Maplewood Vil. Ten. Assn. v. Maplewood Vil.

282 A.2d 428, 116 N.J. Super. 372
CourtNew Jersey Superior Court Appellate Division
DecidedSeptember 22, 1971
StatusPublished
Cited by28 cases

This text of 282 A.2d 428 (Maplewood Vil. Ten. Assn. v. Maplewood Vil.) is published on Counsel Stack Legal Research, covering New Jersey Superior Court Appellate Division primary law. Counsel Stack provides free access to over 12 million legal documents including statutes, case law, regulations, and constitutions.

Bluebook
Maplewood Vil. Ten. Assn. v. Maplewood Vil., 282 A.2d 428, 116 N.J. Super. 372 (N.J. Ct. App. 1971).

Opinion

116 N.J. Super. 372 (1971)
282 A.2d 428

MAPLEWOOD VILLAGE TENANTS ASSOCIATION, A NONPROFIT CORPORATION, PLAINTIFF,
v.
MAPLEWOOD VILLAGE, A PARTNERSHIP; STATE OF NEW JERSEY, DEPARTMENT OF LAW AND PUBLIC SAFETY, DIVISION OF LAW, BUREAU OF SECURITIES, AND THE TOWNSHIP OF MAPLEWOOD, DEFENDANTS.

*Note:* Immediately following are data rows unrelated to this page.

[config.mk]
export PLATFORM = sky130hd
export DESIGN_NAME = rsc_spi_core
export DESIGN_NICKNAME = d
export VERILOG_FILES = /design/src/rsc_pkg.sv /design/src/rsc_spi_core.sv
export SDC_FILE = /design/constraint.sdc
export NUM_CORES = 2
export LEC_CHECK = 0
export BUFFER_PORTS_ARGS = -buffer_cell sky130_fd_sc_hd__clkbuf_2
export CORE_ASPECT_RATIO = 1.25
export CORE_MARGIN = 2
export CORE_UTILIZATION = 49
export DETAILED_ROUTE_END_ITERATION = 8
export PLACE_DENSITY = 0.67
export SKIP_CTS_REPAIR_TIMING = 1
export SLEW_MARGIN = 5
export SYNTH_ARGS = -nofsm -noshare
export SYNTH_HDL_FRONTEND = slang
export SYNTH_SLANG_ARGS = --single-unit
export TNS_END_PERCENT = 5
[constraint.sdc]
create_clock -name clk -period 7.1 [get_ports clk]
set_clock_uncertainty 0.15 [all_clocks]
set_input_delay 1.42 -clock clk [delete_from_list [all_inputs] [get_ports clk]]
set_output_delay 1.42 -clock clk [all_outputs]
set_load 0.01 [all_outputs]
[src/rsc_pkg.sv]
package rsc_pkg;
  // command opcodes
  localparam logic [7:0] CMD_RD_REG_MASK = 8'he0;
  localparam logic [7:0] CMD_RD_REG      = 8'h00;
  localparam logic [7:0] CMD_WR_REG      = 8'h20;
  localparam logic [7:0] CMD_RX_READ     = 8'h61;
  localparam logic [7:0] CMD_TX_WRITE    = 8'ha0;
  localparam logic [7:0] CMD_TX_FLUSH    = 8'he1;
  localparam logic [7:0] CMD_RX_FLUSH    = 8'he2;
  localparam logic [7:0] CMD_REPEAT      = 8'he3;
  localparam logic [7:0] CMD_UNLOCK      = 8'h50;
  localparam logic [7:0] CMD_RX_WIDTH    = 8'h60;
  localparam logic [7:0] CMD_ACK_WR_BASE = 8'ha8;
  localparam logic [7:0] CMD_ACK_WR_MASK = 8'hf8;
  localparam logic [7:0] CMD_NOACK_WR    = 8'hb0;
  localparam logic [7:0] CMD_IDLE        = 8'hff;
  localparam logic [7:0] UNLOCK_KEY      = 8'h73;
  localparam logic [2:0] PIPE_MAX        = 3'h5;
  localparam logic [2:0] PIPE_EMPTY      = 3'h7;
  // register addresses and fields
  localparam logic [4:0] REG_CONFIG      = 5'h00;
  localparam logic [4:0] REG_STATUS      = 5'h07;
  localparam logic [4:0] REG_FIFO_STATUS = 5'h17;
  localparam logic [4:0] REG_TEST_LO     = 5'h18;
  localparam logic [4:0] REG_TEST_HI     = 5'h1b;
  localparam int         BIT_DATA_RECEIVED_FLAG       = 6;
  localparam int         BIT_DATA_SENT_FLAG       = 5;
  localparam int         BIT_RETRY_LIMIT_FLAG      = 4;
  localparam logic [7:0] CONFIG_RST      = 8'h08;
  localparam int         REG_BYTES       = 5;
  localparam int         NREG            = 32;
  // fifo geometry
  localparam int         FIFO_DEPTH      = 3;
  localparam int         PAYLOAD_BYTES   = 32;
endpackage : rsc_pkg

[src/rsc_spi_core.sv]
`timescale 1ns/1ps
// How it works
// - read opcode returns register bytes, LSByte first
// - register writes only in power down/standby
// - rx read from byte 0, entry then popped
// - tx write fills new entry from byte 0
// - tx flush empties transmit fifo
// - repeat flag held until tx write or flush
// - unlock with key 0x73 toggles optional features
// - locked features ignore writes, read zeros
// - width read returns head rx payload size
// - ack payload write carries pipe 0..5
// - no-ack write marks single packet no-ack
// - idle opcode does nothing but shift status
// - multi-byte registers LSByte first, partial keeps
// - status byte shifted out after select falls
// - pipe number updates as interrupt pin falls
// - three-entry 32-byte tx and rx fifos
// - blocked ack fifo released by tx flush
// - retry limit keeps failed payload in fifo
// - irq low while any enabled flag set
// - mask bits block sources; unmasked at reset
// - undefined bits zero; test addresses protected
// - command msb first, data LSByte first
// - status flag bits 6,5,4, write one clears
// - config mask bits 6,5,4
module rsc_spi_core
  import rsc_pkg::*;
(
  input  wire logic       clk,
  input  wire logic       nrst,
  input  wire logic       ce,
  input  wire logic       spi_sck,
  input  wire logic       spi_cs_n,
  input  wire logic       spi_mosi,
  output logic            spi_miso,
  output logic            spi_miso_oe,
  output logic            irq_n,
  input  wire logic       standby,
  input  wire logic       receiver_role,
  input  wire logic       ev_received,
  input  wire logic [2:0] ev_pipe,
  input  wire logic [7:0] ev_rx_byte,
  input  wire logic       ev_rx_byte_valid,
  input  wire logic       ev_rx_commit,
  input  wire logic       ev_sent,
  input  wire logic       ev_retry_limit,
  input  wire logic       ev_tx_done,
  input  wire logic       link_lost_all,
  output logic            tx_payload_ready,
  output logic            tx_no_ack,
  output logic            tx_repeat,
  output logic            tx_blocked,
  output logic            features_on
);

  typedef enum logic [3:0] {
    ST_CMD  = 4'b0001,
    ST_DATA = 4'b0010,
    ST_DONE = 4'b0100,
    ST_IDLE = 4'b1000
  } rsc_state_t;

  ////////////////////////////////////////////////////////////////////////////
  // pin synchronisers
  logic [2:0] sck_s, cs_s, mosi_s;
  always_ff @(posedge clk) begin
    if (!nrst) begin
      sck_s  <= 3'h0;
      cs_s   <= 3'h7;
      mosi_s <= 3'h0;
    end else if (ce) begin
      sck_s  <= {sck_s[1:0], spi_sck};
      cs_s   <= {cs_s[1:0], spi_cs_n};
      mosi_s <= {mosi_s[1:0], spi_mosi};
    end
  end
  // only stages 1 and 2 feed logic; stage 0 is the metastability catcher
  wire sck_rise = sck_s[1] & ~sck_s[2];
  wire sck_fall = ~sck_s[1] & sck_s[2];
  wire cs_fall  = ~cs_s[1] & cs_s[2];
  wire cs_rise  = cs_s[1] & ~cs_s[2];
  wire sel      = ~cs_s[1];
  wire din      = mosi_s[2];

  ////////////////////////////////////////////////////////////////////////////
  // storage
  logic [7:0] regs [NREG][REG_BYTES];
  logic [7:0] txm [FIFO_DEPTH][PAYLOAD_BYTES];
  logic [7:0] rxm [FIFO_DEPTH][PAYLOAD_BYTES];
  logic [5:0] rx_len [FIFO_DEPTH];
  logic [2:0] rx_pipe [FIFO_DEPTH];
  logic [1:0] tx_wp, tx_rp, tx_cnt, rx_wp, rx_rp, rx_cnt;
  logic [5:0] rx_fill;
  logic [2:0] flags;  // data_received_flag, data_sent_flag, retry_limit_flag
  logic [2:0] pipe_number;
  logic       unlocked;
  logic       repeat_on;
  logic       noack_pend;

  ////////////////////////////////////////////////////////////////////////////
  // serial shifter
  rsc_state_t state;
  logic [7:0] cmd, sh_in, sh_out;
  logic [2:0] bitn;
  logic [5:0] byten;
  logic       byte_done;
  logic [7:0] rx_byte;
  logic       tx_full, rx_empty;
  assign tx_full  = (tx_cnt == 2'(FIFO_DEPTH));
  assign rx_empty = (rx_cnt == 2'h0);
  wire [7:0] status = {1'b0, flags, pipe_number, tx_full};

  wire is_wrreg = (cmd & CMD_RD_REG_MASK) == CMD_WR_REG;
  wire is_ackwr = (cmd & CMD_ACK_WR_MASK) == CMD_ACK_WR_BASE;
  wire is_txwr  = (cmd == CMD_TX_WRITE) | (unlocked & (cmd == CMD_NOACK_WR)) |
                  (unlocked & is_ackwr & (cmd[2:0] <= PIPE_MAX));
  wire quiet    = standby;  // power down or standby
  wire [4:0] ra = cmd[4:0];

  // read data for the byte about to be shifted out
  function automatic logic [7:0] rd_byte(input logic [7:0] c,
                                         input logic [5:0] n);
    logic [7:0] v;
    v = 8'h00;
    if ((c & CMD_RD_REG_MASK) == CMD_RD_REG) begin
      if (c[4:0] == REG_STATUS && n == 6'h0)
        v = status;
      else if (c[4:0] == REG_FIFO_STATUS && n == 6'h0)
        v = {1'b0, repeat_on, tx_full, tx_cnt == 2'h0, 2'b00,
             rx_cnt == 2'(FIFO_DEPTH), rx_empty};
      else if (n < 6'(REG_BYTES))
        v = regs[c[4:0]][n[2:0]];
    end else if (c == CMD_RX_READ && !rx_empty)
      v = rxm[rx_rp][n[4:0]];
    else if (c == CMD_RX_WIDTH && unlocked && n == 6'h0 && !rx_empty)
      v = {2'b00, rx_len[rx_rp]};
    return v;
  endfunction

  always_ff @(posedge clk) begin
    if (!nrst) begin
      state     <= ST_IDLE;
      bitn      <= 3'h0;
      byten     <= 6'h0;
      cmd       <= CMD_IDLE;
      sh_in     <= 8'h00;
      sh_out    <= 8'h00;
      byte_done <= 1'b0;
      rx_byte   <= 8'h00;
    end else if (ce) begin
      byte_done <= 1'b0;
      if (cs_rise || !sel) begin
        state <= ST_IDLE;
        bitn  <= 3'h0;
      end else if (cs_fall) begin
        state  <= ST_CMD;
        bitn   <= 3'h0;
        byten  <= 6'h0;
        sh_out <= status;
      end else if (sck_rise && state != ST_IDLE) begin
        sh_in <= {sh_in[6:0], din};
        bitn  <= bitn + 3'h1;
        if (bitn == 3'h7) begin
          byte_done <= 1'b1;
          rx_byte   <= {sh_in[6:0], din};
          if (state == ST_CMD) begin
            cmd   <= {sh_in[6:0], din};
            state <= ST_DATA;
          end else
            byten <= byten + 6'h1;
        end
      end else if (sck_fall && state != ST_IDLE) begin
        if (bitn == 3'h0 && state == ST_DATA)
          sh_out <= rd_byte(cmd, byten);
        else
          sh_out <= {sh_out[6:0], 1'b0};
      end
    end
  end

  ////////////////////////////////////////////////////////////////////////////
  // command execution on completed bytes
  wire first_cmd = byte_done && state == ST_DATA && bitn == 3'h0 &&
                   byten == 6'h0;
  wire data_byte = byte_done && byten != 6'h0;
  wire [5:0] didx = byten - 6'h1;
  logic       tx_open;   // current write accepted into fifo
  logic [5:0] tx_bytes;
  wire tx_flush = first_cmd && rx_byte == CMD_TX_FLUSH;
  wire rx_flush = first_cmd && rx_byte == CMD_RX_FLUSH;
  wire tx_commit = tx_open && cs_rise && tx_bytes != 6'h0;
  wire rx_pop = cs_rise && state == ST_DATA && cmd == CMD_RX_READ &&
                byten != 6'h0 && !rx_empty;
  wire unlock_hit = data_byte && didx == 6'h0 && cmd == CMD_UNLOCK &&
                    rx_byte == UNLOCK_KEY && quiet;

  always_ff @(posedge clk) begin
    if (!nrst) begin
      tx_open    <= 1'b0;
      tx_bytes   <= 6'h0;
      noack_pend <= 1'b0;
    end else if (ce) begin
      if (cs_rise)
        tx_open <= 1'b0;
      else if (first_cmd) begin
        tx_open  <= 1'b0;
        tx_bytes <= 6'h0;
        // cmd was loaded on the same edge as rx_byte, so both agree here
        if (is_txwr && !tx_full)
          tx_open <= 1'b1;
        noack_pend <= unlocked && rx_byte == CMD_NOACK_WR;
      end else if (data_byte && tx_open && didx < 6'(PAYLOAD_BYTES)) begin
        txm[tx_wp][didx[4:0]] <= rx_byte;
        tx_bytes <= byten;
      end
    end
  end

  // register writes, byte by byte, upper bytes kept on a short write
  always_ff @(posedge clk) begin
    if (!nrst) begin
      for (int r = 0; r < NREG; r++)
        for (int b = 0; b < REG_BYTES; b++)
          regs[r][b] <= (r == 0 && b == 0) ? CONFIG_RST : 8'h00;
    end else if (ce) begin
      if (data_byte && is_wrreg && quiet && didx < 6'(REG_BYTES) &&
          !(ra >= REG_TEST_LO && ra <= REG_TEST_HI) &&
          ra != REG_STATUS && ra != REG_FIFO_STATUS)
        regs[ra][didx[2:0]] <= rx_byte;
    end
  end

  // unlock toggle and repeat flag
  always_ff @(posedge clk) begin
    if (!nrst) begin
      unlocked  <= 1'b0;
      repeat_on <= 1'b0;
    end else if (ce) begin
      if (unlock_hit)
        unlocked <= ~unlocked;
      if (tx_flush || (first_cmd && rx_byte == CMD_TX_WRITE))
        repeat_on <= 1'b0;
      else if (first_cmd && rx_byte == CMD_REPEAT)
        repeat_on <= 1'b1;
    end
  end

  ////////////////////////////////////////////////////////////////////////////
  // fifo pointers
  wire tx_pop = ev_tx_done && tx_cnt != 2'h0 && !repeat_on;
  always_ff @(posedge clk) begin
    if (!nrst) begin
      tx_wp  <= 2'h0;
      tx_rp  <= 2'h0;
      tx_cnt <= 2'h0;
    end else if (ce) begin
      if (tx_flush) begin
        tx_wp  <= 2'h0;
        tx_rp  <= 2'h0;
        tx_cnt <= 2'h0;
      end else begin
        if (tx_commit)
          tx_wp <= (tx_wp == 2'(FIFO_DEPTH - 1)) ? 2'h0 : tx_wp + 2'h1;
        if (tx_pop)
          tx_rp <= (tx_rp == 2'(FIFO_DEPTH - 1)) ? 2'h0 : tx_rp + 2'h1;
        tx_cnt <= tx_cnt + 2'(tx_commit) - 2'(tx_pop);
      end
    end
  end

  wire rx_push = ev_rx_commit && rx_cnt != 2'(FIFO_DEPTH) && rx_fill != 6'h0;
  wire [1:0] next_rx_rp = (rx_rp == 2'(FIFO_DEPTH - 1)) ? 2'h0 : rx_rp + 2'h1;
  always_ff @(posedge clk) begin
    if (!nrst) begin
      rx_wp   <= 2'h0;
      rx_rp   <= 2'h0;
      rx_cnt  <= 2'h0;
      rx_fill <= 6'h0;
    end else if (ce) begin
      if (ev_rx_byte_valid && rx_fill < 6'(PAYLOAD_BYTES) &&
          rx_cnt != 2'(FIFO_DEPTH)) begin
        rxm[rx_wp][rx_fill[4:0]] <= ev_rx_byte;
        rx_fill <= rx_fill + 6'h1;
      end
      if (rx_push) begin
        rx_len[rx_wp]  <= rx_fill;
        rx_pipe[rx_wp] <= ev_pipe;
        rx_fill        <= 6'h0;
      end
      if (rx_flush) begin
        rx_wp  <= 2'h0;
        rx_rp  <= 2'h0;
        rx_cnt <= 2'h0;
      end else begin
        if (rx_push)
          rx_wp <= (rx_wp == 2'(FIFO_DEPTH - 1)) ? 2'h0 : rx_wp + 2'h1;
        if (rx_pop)
          rx_rp <= next_rx_rp;
        rx_cnt <= rx_cnt + 2'(rx_push) - 2'(rx_pop);
      end
    end
  end

  ////////////////////////////////////////////////////////////////////////////
  // sticky flags: hardware set beats write-one clear
  wire clr_wr = data_byte && is_wrreg && quiet && ra == REG_STATUS &&
                didx == 6'h0;
  wire [2:0] ev_set = {ev_received, ev_sent, ev_retry_limit};
  wire [2:0] ev_clr = clr_wr ? rx_byte[BIT_DATA_RECEIVED_FLAG:BIT_RETRY_LIMIT_FLAG] : 3'h0;
  always_ff @(posedge clk) begin
    if (!nrst)
      flags <= 3'h0;
    else if (ce)
      flags <= ev_set | (flags & ~ev_clr);
  end

  // pipe number moves together with the pin falling
  wire [7:0] cfg = regs[REG_CONFIG][0];
  wire [2:0] enabled = flags & ~cfg[BIT_DATA_RECEIVED_FLAG:BIT_RETRY_LIMIT_FLAG];
  wire [2:0] next_enabled = (ev_set | (flags & ~ev_clr)) &
                            ~cfg[BIT_DATA_RECEIVED_FLAG:BIT_RETRY_LIMIT_FLAG];
  always_ff @(posedge clk) begin
    if (!nrst)
      pipe_number <= PIPE_EMPTY;
    else if (ce) begin
      if ((rx_empty || (rx_pop && rx_cnt == 2'h1)) && !rx_push)
        pipe_number <= PIPE_EMPTY;
      else if (rx_empty || (rx_pop && rx_cnt == 2'h1))
        pipe_number <= ev_pipe;  // new head slot is written this very cycle
      else if ((next_enabled != 3'h0 && enabled == 3'h0) || rx_pop ||
               pipe_number == PIPE_EMPTY)
        pipe_number <= rx_pipe[rx_pop ? next_rx_rp : rx_rp];
    end
  end

  ////////////////////////////////////////////////////////////////////////////
  // registered outputs
  always_ff @(posedge clk) begin
    if (!nrst) begin
      spi_miso         <= 1'b0;
      spi_miso_oe      <= 1'b0;
      irq_n            <= 1'b1;
      tx_payload_ready <= 1'b0;
      tx_no_ack        <= 1'b0;
      tx_repeat        <= 1'b0;
      tx_blocked       <= 1'b0;
      features_on      <= 1'b0;
    end else if (ce) begin
      spi_miso         <= sh_out[7];
      spi_miso_oe      <= sel && state != ST_IDLE;
      irq_n            <= ~(next_enabled != 3'h0);
      tx_payload_ready <= tx_cnt != 2'h0;
      if (tx_commit)
        tx_no_ack <= noack_pend;
      else if (tx_pop || tx_flush)
        tx_no_ack <= 1'b0;
      tx_repeat        <= repeat_on && receiver_role == 1'b0;
      tx_blocked       <= receiver_role && link_lost_all && tx_cnt != 2'h0;
      features_on      <= unlocked;
    end
  end

endmodule : rsc_spi_core

==> reports/metrics.csv <==
stage,metric,value,unit
setup_path,"Req. time, crit path",7.42,ns
floorplanning,row cnt,178,
outcome,status,finished clean,
power_and_ir_drop,Power Total,26.3,mW
setup_path,worst r2r src,byten[0],
placement,hpwl dp,183000,um
global_route,wire length of the first global-routing pass,391000,um
cells_and_area,final instance area,0.103,sq mm
timing,Final Hold Vio Count,0,
timing,final worst setup slack,2.02,ns
power_and_ir_drop,Peak VDD IR,0.288,mV
cells_and_area,area delta synth->final,11.1,%
timing,Final setup violation count,0,
placement,Final GP Congestion,0.969,
timing,RSZ-0062 raised after global routing,false,
timing,slew margin rel.,4.24,%
setup_path,crit path cell chain,inv_2 > ha_1 > or4b_4 > and4b_1 > o211ai_2 > nor3b_2 > nand3_4 > buf_4 > o21ai_0,
synth,register area share after synthesis,69.3,%
floorplanning,Placeable Area,0.188,sq mm
floorplanning,Die Y,490,um
clock_tree,clock sinks,2173,
clock_tree,H-tree depth,4,
drt,Final ANT Viol Nets,0,
power_and_ir_drop,Pwr Density,255,mW/mm^2
drt,DRC errors left,0,
setup_path,crit path DAT,5.41,ns
synth,ys flop type,edfxtp_1,
placement,IO Port Bufs,33,
synth,post-synthesis cell count,6041,
floorplanning,Initial Utilization,49.3,%
cells_and_area,layout cell share with drive strength beyond 1,17.2,%
setup_path,CP Capture Type,register,
synth,mapped cell area,0.0927,sq mm
global_route,vias in the first global route,54100,
synth,post-synth cell types,91,
power_and_ir_drop,Leakage,32.4,nW
min_path,hold_sp,tx_bytes[4],
clock_tree,Clock Latency Late Sink,0.87,ns
timing,final worst-path cycle share,71.6,%
global_route,Congestion Overflow GR,0,
global_route,largest net degree at the start of global routing,157,
flow_run,Max Cap Viol,0,
synth,"flops & latches, synth",2173,
drt,Avg WL per Cell,30.6,um
synth,Synth async-reset ratio,0,%
drt,Routed Wire Length,274000,um
setup_path,worst setup path start,byten[0],
setup_path,CP max-delay cell,o21ai_0,
global_route,Total Routing Usage GR,28.4,%
cells_and_area,Filler Cell Count,14900,
timing,min Tclk post-route,5.08,ns
clock_tree,TritonCTS buffer count,203,
timing,Tightest Pin Transition,1.44,ns
clock_tree,Clock transition at path regs,0.07,ns
clock_tree,CTS tree,yes,
synth,Yosys warnings,0,
min_path,worst hold path class,reg -> reg,
setup_path,critical path's largest stage delay,0.87,ns
timing,fmax,197,MHz
timing,Fin Setup TNS,0,ns
setup_path,crit-path max FO,48,
timing,Final Slew Violations,0,
cells_and_area,register area,0.0643,sq mm
global_route,antenna violations before repair,17,
drt,starting DRC count in detailed routing,8458,
placement,DP Worst Slack,1.74,ns
synth,Post-synth EDFFs,2075,
drt,vias post-DR,56200,
placement,DP Area,0.0964,sq mm
drt,Pre-antenna DRT Iters,9,
placement,placed insts,8587,
floorplanning,Die W,393,um
cells_and_area,area of the multi-input gates,0.0269,sq mm
clock_tree,Root Buffer,clkbuf_16,
synth,mean area per synthesized cell,15.3,sq um
setup_path,crit path launch type,register,
floorplanning,Boundary Pins,34,
floorplanning,die footprint,0.193,sq mm
setup_path,critical path class,reg -> reg,
clock_tree,Clock Tree Buf Depth,3,
drt,drt via density,6.26,
cells_and_area,Final nets,6313,
cells_and_area,fin cells,8968,
per-layer routing:
metal  vias to the layer above  GRT usage (%)  part of all wire [%]
met1                     28300           37.5                    36
met4                        16           12.6                   5.3
met5                         -              0                 0.034
met2                      3877           43.9                    47
li1                      23200              -                     -
met3                       794           7.98                    12
layout by cell type (no fill, tap or decap), types with 39 or more instances in the layout:
cell and instances:
a21oi_1 100, clkbuf_16 205, nor2_1 1122, nor3_1 96, o21ai_0 219, mux4_2 470, mux2_2 57, dfxtp_1 80
inv_1 54, clkbuf_1 39, conb_1 240, clkinv_1 48, edfxtp_1 2075, buf_4 182, and2_1 127, nand2_1 466
mux2i_1 221, nand3_1 49
sequential cells by signal (all words and copies together) (netlist names), 7 cells and up, named ones only:
name	flops
sh_out	8
cmd	8
rx_len	18
rx_byte	8
rx_pipe	9
sh_in	7
rxm	768
regs	1280
worst max-delay path: cells and delay by family, from the launching register on:
kind | cells | cell delay, ns
flip-flops | 1 | 0.69
AO/OA/AOI/OAI | 2 | 1.07
adder cells (fa/ha/maj) | 1 | 0.28
buffers and inverters | 2 | 0.57
AND/OR/NAND/NOR | 4 | 1.84
power by group:
part / internal, mW / switching (mW) / total (mW)
sequential: 14.4 / 0.163 / 14.6
clock: 5.98 / 4.94 / 10.9
combinational: 0.263 / 0.517 / 0.781
total: 20.7 / 5.62 / 26.3
layout make-up:
| cell class | instances | share of cell area (%) |
|---|---|---|
| inverter | 64 | 0.239 |
| multi-input combinational | 3610 | 26.2 |
| timing repair buffer | 220 | 1.69 |
| clock inverter | 132 | 1.24 |
| antenna | 3 | 0.00729 |
| sequential | 2173 | 62.4 |
| tap | 2520 | 3.06 |
| clock buffer | 246 | 5.15 |
synth_stat cells (11+ instances only):
cell type,instances,area (sq um)
a211oi_1,22,165
buf_6,35,394
mux2i_1,221,2210
o31ai_1,12,90.1
edfxtp_1,2075,62300
dfxtp_1,98,1960
mux4_2,470,10600
a22oi_1,33,248
and2_1,127,795
mux2_2,57,642
a31oi_1,29,181
nor4_1,12,75.1
o2111ai_1,15,131
a21oi_1,100,500
inv_1,58,218
buf_1,23,86.3
nor2_1,1124,4220
nand4_1,19,119
o211ai_1,29,218
and3_1,13,81.3
buf_2,117,586
o221ai_1,12,105
ha_1,15,188
nand3_1,53,265
a221oi_1,13,114
o21ai_0,223,1120
buf_4,34,255
nor2b_1,24,150
nor3b_1,11,82.6
clkbuf_1,222,833
nand2_1,466,1750
nor3_1,96,480
nand2b_1,19,119
stage by stage:
| stage | utilization, % | hold WS, ns |
|---|---|---|
| floorplan | - | 0.277 |
| global placement | 51.3 | 0.288 |
| detailed placement | 51.3 | 0.297 |
| CTS | 54.8 | 0.304 |
| global route | 54.8 | 0.323 |
| finish | 54.8 | 0.304 |
logic make-up after synthesis:
group                      synth area share [%]
other                                   0.00405
AOI/OAI and AO/OA                          3.95
muxes                                      14.5
and+or+nand+nor                            9.25
xor gates and xnor gates                  0.104
DFF                                        69.3
buffers and inverters                      2.63
adders and majority gates                 0.203
path summary, 6_finish.rpt:
path | end | slack [ns] | cells past startpoint
worst min-delay path | tx_bytes[4] | 0.30 | 2
worst max register to register | regs[29][30] | 2.02 | 9
worst min register to register | tx_bytes[4] | 0.30 | 2
worst max-delay path | regs[29][30] | 2.02 | 9
Power figures use the tool's default switching activity.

Superior Court of New Jersey, Chancery Division.

Decided September 22, 1971.

*373 Mr. S. Arthur Stern for plaintiff.

Mr. Fred R. Gruen for Maplewood Village (Messrs. Gruen & Goldstein, attorneys).

*374 Mr. Douglas J. Harper for State of New Jersey, (Mr. George F. Kugler, Jr., Attorney General, attorney).

Mr. Mortimer Katz for Township of Maplewood.

BYRNE, J.S.C.

The court is called upon to decide the following issues:

(1) Where there is an offer to sell an apartment unit to an existing tenant as part of a process of converting an apartment house into a condominium, does this offer to sell constitute sufficient basis to bring into play existing New Jersey warranty law and does it further justify extensive use of pretrial discovery by the prospective tenant-purchaser by reason of the relationship created by the offer to sell, perhaps coupled with the existing landlord-tenant relationship?

(2) Is a proposed conversion of an apartment house which is owned by a partnership into a condominium a subdivision requiring approval as such by the appropriate local government agency?

(3) Does the conversion as described constitute a sale of securities within the meaning of N.J.S.A. 49:3-27 and/or 49:3-49?

There are other points raised, none of which the court regards as presently critical, e.g., a question involving the rule against perpetuities, which defendant represents it will avoid by changing the offering slightly. That portion of the complaint which seeks the appointment of a rent receiver is sufficiently controverted so that summary relief is not appropriate.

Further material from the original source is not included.